**** Study material ****

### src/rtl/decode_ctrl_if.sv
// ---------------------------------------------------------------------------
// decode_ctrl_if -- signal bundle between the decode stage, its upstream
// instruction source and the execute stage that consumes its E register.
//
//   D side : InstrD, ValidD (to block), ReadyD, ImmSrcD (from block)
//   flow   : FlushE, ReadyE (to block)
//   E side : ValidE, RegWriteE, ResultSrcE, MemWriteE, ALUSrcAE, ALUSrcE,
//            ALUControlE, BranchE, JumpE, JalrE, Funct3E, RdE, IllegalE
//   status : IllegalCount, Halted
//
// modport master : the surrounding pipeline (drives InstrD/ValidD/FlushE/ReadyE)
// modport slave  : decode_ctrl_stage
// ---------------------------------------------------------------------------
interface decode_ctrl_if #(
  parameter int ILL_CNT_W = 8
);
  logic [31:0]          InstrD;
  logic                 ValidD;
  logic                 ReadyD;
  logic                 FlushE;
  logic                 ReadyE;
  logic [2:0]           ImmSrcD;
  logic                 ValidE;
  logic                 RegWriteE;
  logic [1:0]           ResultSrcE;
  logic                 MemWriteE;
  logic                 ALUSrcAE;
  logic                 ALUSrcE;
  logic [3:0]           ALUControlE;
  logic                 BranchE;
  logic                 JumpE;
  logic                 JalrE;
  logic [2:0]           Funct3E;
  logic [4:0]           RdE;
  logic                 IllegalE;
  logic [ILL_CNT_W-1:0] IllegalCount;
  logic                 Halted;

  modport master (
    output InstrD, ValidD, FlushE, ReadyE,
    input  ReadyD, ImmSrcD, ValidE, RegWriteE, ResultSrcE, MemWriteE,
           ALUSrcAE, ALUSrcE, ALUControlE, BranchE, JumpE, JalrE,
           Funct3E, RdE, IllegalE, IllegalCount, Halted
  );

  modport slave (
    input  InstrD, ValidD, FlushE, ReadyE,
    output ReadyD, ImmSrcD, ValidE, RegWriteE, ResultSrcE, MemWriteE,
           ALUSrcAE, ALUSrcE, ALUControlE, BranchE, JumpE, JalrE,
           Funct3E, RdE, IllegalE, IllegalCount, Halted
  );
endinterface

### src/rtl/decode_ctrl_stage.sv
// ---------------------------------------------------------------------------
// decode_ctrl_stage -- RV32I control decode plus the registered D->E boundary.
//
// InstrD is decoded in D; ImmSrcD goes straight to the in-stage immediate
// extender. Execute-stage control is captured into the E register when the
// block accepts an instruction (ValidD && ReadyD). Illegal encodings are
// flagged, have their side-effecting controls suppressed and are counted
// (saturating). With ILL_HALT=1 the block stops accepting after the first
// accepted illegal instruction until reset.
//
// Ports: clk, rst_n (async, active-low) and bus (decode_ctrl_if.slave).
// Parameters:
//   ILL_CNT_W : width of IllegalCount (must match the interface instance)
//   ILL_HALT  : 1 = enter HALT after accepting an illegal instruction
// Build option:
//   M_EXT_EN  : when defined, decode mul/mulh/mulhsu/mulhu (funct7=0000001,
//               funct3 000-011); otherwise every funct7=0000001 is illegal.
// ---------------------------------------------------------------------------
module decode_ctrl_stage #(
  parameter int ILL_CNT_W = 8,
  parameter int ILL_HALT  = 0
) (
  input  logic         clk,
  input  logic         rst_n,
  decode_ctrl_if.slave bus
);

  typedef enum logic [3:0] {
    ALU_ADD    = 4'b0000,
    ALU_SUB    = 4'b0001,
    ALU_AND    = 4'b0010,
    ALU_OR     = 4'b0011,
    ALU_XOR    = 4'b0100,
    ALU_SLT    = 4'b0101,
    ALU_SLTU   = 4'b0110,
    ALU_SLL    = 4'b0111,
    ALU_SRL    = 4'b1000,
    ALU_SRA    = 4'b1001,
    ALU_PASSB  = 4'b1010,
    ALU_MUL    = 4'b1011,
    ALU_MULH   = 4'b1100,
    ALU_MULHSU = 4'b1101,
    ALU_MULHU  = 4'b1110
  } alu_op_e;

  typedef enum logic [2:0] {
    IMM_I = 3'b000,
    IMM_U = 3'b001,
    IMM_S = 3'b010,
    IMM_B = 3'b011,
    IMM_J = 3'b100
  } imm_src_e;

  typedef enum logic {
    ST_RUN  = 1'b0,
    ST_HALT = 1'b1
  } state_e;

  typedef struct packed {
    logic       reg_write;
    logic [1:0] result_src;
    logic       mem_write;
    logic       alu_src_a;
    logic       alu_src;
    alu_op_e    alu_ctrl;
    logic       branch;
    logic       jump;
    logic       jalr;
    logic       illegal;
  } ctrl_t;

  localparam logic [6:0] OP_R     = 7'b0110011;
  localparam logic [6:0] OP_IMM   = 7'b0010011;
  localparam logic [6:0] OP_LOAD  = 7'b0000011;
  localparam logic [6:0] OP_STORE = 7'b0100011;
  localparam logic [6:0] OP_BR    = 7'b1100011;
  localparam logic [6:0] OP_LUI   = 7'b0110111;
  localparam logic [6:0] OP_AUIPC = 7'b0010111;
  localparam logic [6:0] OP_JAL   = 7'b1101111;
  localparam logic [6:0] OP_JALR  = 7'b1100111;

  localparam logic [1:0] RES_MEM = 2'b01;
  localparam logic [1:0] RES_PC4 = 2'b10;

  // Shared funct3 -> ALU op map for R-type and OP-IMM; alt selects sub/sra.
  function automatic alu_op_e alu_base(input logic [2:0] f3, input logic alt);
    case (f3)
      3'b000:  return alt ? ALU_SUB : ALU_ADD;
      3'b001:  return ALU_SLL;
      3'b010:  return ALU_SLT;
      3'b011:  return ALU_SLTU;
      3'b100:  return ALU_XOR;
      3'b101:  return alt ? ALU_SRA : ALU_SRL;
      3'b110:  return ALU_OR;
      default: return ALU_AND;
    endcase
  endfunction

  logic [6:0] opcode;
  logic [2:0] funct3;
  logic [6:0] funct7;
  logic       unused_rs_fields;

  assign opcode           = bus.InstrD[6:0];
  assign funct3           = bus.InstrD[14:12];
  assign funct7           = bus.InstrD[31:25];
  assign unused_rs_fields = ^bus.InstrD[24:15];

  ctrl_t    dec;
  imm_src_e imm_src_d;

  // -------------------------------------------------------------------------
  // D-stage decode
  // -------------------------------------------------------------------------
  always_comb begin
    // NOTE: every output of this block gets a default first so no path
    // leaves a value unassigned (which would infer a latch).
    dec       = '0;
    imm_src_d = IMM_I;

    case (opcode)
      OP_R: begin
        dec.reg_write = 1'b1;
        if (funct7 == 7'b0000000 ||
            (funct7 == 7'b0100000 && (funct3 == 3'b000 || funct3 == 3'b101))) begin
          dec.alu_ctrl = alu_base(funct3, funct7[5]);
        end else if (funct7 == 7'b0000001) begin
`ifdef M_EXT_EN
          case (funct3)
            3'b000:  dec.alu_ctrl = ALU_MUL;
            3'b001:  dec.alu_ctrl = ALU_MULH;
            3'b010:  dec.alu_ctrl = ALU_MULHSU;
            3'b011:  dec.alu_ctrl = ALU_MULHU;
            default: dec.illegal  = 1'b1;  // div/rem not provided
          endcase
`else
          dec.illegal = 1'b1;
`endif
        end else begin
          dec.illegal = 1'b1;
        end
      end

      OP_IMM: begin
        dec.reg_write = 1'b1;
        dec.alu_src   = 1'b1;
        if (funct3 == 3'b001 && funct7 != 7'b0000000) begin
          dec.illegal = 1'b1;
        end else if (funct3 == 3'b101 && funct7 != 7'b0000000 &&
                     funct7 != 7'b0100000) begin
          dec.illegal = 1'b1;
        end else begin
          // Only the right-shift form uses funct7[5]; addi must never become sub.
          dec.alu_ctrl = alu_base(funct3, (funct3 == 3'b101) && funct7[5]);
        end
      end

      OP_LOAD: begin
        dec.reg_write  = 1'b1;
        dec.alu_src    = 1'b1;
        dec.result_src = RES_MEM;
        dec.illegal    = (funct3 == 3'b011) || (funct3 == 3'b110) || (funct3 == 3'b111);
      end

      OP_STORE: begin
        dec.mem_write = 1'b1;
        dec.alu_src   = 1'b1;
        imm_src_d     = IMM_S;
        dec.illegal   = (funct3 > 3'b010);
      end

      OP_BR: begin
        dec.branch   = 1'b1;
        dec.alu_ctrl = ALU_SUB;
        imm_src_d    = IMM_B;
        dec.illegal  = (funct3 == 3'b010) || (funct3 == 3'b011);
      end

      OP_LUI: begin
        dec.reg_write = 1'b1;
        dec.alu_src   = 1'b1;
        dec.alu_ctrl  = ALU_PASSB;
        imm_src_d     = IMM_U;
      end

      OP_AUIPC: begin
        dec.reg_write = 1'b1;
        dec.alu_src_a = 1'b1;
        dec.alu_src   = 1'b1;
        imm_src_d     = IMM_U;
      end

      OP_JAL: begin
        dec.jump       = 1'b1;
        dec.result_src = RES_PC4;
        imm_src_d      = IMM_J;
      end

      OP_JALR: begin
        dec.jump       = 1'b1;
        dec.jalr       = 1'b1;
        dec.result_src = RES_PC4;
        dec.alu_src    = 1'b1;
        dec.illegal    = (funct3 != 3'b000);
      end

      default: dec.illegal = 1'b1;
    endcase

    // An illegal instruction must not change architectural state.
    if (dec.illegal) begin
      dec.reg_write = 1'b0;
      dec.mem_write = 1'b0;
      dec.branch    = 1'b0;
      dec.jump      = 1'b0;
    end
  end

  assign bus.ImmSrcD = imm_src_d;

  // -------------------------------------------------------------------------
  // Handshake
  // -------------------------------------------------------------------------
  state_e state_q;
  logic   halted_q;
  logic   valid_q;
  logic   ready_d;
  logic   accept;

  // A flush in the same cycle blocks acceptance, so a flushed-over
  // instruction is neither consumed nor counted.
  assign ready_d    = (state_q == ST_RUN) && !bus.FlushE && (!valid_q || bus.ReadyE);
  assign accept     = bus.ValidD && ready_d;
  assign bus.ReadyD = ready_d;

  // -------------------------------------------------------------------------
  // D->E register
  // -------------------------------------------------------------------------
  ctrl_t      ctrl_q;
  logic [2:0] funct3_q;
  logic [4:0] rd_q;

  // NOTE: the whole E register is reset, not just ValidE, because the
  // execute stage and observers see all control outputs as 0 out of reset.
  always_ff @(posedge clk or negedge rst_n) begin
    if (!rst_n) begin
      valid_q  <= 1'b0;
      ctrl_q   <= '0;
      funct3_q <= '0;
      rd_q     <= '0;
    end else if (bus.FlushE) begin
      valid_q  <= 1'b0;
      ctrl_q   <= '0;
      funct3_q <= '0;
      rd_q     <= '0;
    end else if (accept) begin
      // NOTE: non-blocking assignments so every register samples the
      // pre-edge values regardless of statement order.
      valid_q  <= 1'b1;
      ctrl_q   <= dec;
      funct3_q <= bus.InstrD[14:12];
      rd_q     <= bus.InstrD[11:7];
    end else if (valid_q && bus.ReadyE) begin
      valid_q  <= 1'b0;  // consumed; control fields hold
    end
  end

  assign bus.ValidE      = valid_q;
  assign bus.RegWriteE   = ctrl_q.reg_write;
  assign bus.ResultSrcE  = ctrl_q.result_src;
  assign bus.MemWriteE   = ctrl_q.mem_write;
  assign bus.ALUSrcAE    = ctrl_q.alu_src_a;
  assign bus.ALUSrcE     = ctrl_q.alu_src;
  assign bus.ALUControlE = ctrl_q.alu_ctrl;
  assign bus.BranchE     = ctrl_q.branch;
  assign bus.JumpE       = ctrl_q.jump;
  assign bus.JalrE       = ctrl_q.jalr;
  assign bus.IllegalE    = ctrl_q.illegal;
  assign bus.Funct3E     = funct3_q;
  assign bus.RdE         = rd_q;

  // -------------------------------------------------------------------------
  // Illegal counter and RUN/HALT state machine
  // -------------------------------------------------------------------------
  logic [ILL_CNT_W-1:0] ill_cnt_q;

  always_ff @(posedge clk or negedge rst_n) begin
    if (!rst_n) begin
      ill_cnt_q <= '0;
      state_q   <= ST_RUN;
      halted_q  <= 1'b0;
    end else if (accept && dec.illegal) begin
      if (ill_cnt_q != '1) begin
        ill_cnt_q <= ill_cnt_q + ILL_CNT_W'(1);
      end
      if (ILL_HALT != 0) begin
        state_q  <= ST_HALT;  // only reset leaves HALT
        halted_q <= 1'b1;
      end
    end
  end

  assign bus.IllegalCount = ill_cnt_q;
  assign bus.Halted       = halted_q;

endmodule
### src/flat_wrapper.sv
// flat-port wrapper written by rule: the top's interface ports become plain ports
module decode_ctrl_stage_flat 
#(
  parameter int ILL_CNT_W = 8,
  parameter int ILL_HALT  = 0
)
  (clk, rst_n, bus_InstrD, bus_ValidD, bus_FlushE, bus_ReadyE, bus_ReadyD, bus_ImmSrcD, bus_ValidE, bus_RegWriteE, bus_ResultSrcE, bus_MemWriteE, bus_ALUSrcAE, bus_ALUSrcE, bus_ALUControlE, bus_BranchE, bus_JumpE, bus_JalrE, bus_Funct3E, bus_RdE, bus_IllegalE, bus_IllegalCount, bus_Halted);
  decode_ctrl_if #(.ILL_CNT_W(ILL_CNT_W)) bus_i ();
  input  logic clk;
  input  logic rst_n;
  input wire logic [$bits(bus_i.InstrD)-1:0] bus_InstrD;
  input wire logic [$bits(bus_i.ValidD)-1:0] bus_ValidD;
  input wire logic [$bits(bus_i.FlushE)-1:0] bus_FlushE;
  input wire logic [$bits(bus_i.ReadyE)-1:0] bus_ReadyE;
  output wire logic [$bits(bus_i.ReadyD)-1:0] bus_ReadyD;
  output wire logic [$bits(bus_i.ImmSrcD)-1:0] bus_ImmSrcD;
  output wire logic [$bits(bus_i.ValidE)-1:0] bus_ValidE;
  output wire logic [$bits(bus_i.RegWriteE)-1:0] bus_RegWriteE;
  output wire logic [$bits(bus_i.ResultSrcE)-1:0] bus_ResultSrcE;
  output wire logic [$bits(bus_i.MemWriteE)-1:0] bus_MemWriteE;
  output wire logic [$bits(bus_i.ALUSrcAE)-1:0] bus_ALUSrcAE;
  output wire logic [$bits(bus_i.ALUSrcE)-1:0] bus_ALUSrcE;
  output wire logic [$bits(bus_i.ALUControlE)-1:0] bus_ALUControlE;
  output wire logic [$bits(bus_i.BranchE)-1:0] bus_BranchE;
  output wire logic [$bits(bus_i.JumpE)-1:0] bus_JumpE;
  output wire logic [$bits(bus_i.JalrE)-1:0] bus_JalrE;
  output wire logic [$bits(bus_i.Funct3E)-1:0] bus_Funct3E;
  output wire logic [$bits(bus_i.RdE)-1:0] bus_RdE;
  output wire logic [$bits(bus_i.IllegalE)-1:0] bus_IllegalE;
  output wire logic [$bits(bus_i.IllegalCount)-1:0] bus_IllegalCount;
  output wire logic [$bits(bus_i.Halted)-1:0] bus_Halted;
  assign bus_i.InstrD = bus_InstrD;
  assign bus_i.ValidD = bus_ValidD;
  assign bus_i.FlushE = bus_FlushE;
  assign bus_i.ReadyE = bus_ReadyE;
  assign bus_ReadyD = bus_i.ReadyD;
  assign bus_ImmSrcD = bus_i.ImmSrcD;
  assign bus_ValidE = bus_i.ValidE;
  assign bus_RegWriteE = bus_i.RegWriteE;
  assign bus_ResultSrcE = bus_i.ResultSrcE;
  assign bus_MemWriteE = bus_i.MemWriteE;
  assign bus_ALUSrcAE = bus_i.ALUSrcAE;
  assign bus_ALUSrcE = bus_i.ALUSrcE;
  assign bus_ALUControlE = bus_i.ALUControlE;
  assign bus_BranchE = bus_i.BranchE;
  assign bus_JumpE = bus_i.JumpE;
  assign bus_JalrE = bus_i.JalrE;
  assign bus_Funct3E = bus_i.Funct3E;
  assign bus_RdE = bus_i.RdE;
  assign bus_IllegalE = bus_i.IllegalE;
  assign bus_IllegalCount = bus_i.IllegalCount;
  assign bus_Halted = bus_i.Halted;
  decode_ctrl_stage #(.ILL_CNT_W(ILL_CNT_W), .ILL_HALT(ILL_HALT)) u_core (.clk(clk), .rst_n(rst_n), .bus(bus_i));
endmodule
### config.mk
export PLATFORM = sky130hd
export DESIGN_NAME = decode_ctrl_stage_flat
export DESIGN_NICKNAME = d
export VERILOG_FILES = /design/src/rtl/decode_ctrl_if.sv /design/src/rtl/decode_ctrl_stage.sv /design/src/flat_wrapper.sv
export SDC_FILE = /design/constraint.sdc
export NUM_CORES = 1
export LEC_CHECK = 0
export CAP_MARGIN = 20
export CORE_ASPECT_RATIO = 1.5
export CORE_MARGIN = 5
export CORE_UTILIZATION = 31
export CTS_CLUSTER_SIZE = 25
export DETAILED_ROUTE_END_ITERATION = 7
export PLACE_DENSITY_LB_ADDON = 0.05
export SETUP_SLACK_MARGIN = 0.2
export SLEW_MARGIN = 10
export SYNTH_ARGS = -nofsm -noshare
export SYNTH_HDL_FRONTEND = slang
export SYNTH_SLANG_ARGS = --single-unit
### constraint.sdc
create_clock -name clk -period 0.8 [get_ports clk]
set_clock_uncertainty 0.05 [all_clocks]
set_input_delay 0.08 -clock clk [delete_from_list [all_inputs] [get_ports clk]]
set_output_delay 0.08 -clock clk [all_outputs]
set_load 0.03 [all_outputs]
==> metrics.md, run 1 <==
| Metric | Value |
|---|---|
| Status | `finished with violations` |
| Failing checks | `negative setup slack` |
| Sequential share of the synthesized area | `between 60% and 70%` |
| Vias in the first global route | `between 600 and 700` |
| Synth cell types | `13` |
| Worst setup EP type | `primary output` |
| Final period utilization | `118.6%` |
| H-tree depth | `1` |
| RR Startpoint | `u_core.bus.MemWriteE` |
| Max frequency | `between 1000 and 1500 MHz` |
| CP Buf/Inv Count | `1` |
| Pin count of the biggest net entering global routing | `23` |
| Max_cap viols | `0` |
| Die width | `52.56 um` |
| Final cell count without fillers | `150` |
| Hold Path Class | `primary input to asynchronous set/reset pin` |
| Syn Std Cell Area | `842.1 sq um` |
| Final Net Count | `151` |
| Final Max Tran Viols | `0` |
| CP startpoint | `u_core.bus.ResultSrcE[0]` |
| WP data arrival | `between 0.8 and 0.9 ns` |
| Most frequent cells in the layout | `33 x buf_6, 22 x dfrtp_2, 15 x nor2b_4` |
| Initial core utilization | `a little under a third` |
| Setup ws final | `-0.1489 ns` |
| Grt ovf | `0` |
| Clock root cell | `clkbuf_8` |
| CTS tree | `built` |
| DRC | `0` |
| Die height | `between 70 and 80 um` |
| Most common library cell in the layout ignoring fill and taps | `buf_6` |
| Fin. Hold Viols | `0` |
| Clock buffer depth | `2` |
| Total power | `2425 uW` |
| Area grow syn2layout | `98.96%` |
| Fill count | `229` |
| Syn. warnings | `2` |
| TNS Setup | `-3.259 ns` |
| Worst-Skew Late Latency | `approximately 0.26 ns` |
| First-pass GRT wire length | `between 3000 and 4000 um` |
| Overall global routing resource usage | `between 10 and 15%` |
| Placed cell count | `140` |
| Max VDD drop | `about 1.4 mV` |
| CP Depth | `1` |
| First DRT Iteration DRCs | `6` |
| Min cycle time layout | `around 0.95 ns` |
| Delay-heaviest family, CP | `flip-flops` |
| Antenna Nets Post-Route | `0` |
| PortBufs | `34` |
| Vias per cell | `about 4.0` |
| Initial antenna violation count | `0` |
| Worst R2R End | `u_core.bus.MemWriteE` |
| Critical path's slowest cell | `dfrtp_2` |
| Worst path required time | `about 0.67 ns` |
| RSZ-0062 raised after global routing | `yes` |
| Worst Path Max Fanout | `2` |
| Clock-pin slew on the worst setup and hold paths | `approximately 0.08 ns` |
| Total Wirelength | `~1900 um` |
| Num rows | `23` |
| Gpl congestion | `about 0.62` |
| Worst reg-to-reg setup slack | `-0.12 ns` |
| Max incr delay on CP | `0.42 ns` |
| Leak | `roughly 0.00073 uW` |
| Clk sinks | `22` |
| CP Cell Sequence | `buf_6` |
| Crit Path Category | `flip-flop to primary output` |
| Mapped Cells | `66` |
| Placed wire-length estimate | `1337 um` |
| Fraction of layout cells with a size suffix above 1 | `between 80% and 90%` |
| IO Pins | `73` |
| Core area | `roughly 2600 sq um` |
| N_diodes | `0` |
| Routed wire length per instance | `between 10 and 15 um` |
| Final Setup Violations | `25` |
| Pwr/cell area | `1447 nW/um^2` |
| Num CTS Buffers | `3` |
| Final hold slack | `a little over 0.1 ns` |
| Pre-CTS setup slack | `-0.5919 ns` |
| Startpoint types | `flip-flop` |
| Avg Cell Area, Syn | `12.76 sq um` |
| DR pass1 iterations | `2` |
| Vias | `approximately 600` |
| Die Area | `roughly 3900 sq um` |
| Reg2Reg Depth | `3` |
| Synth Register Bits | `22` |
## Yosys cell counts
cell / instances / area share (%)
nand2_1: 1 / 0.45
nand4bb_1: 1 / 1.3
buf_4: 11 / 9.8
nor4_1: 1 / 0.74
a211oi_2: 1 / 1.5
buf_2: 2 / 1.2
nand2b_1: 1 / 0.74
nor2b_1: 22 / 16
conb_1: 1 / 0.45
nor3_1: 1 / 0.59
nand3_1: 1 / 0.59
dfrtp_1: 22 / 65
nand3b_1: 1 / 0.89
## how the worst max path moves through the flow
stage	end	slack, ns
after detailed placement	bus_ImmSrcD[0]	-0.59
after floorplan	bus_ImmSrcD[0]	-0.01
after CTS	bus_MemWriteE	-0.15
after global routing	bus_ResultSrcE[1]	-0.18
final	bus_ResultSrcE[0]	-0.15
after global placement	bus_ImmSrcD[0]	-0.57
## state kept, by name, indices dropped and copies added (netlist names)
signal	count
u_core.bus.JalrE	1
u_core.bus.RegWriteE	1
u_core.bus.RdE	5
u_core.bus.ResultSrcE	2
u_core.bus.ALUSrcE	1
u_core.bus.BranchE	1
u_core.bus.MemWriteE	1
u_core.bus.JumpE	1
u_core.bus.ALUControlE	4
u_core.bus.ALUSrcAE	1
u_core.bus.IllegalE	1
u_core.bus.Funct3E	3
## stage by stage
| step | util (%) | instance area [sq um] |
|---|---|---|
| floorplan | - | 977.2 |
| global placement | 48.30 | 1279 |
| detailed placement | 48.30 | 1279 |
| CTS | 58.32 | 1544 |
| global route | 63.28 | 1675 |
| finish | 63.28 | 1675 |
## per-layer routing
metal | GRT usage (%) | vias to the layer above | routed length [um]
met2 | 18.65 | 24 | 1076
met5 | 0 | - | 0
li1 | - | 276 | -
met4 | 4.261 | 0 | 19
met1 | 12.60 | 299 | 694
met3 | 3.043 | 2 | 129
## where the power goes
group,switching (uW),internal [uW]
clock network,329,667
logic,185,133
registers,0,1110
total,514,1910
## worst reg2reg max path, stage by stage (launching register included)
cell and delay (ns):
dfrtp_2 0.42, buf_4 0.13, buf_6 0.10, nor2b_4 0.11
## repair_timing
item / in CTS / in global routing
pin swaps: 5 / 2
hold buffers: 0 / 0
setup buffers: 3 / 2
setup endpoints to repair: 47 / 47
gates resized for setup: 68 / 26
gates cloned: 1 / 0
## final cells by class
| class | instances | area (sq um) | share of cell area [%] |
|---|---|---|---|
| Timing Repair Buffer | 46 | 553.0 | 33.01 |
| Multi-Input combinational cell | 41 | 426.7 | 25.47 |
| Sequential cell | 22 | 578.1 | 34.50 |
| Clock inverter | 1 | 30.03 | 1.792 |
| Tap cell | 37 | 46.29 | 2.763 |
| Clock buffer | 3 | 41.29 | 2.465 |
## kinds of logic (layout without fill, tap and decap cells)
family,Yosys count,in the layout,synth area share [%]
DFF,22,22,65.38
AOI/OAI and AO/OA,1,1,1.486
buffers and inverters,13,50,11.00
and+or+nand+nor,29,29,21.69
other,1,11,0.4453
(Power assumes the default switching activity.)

****

## Work to be completed
Report all lines in the records that include the string "enum".

## Written solution
  typedef enum logic [3:0] {
  typedef enum logic [2:0] {
  typedef enum logic {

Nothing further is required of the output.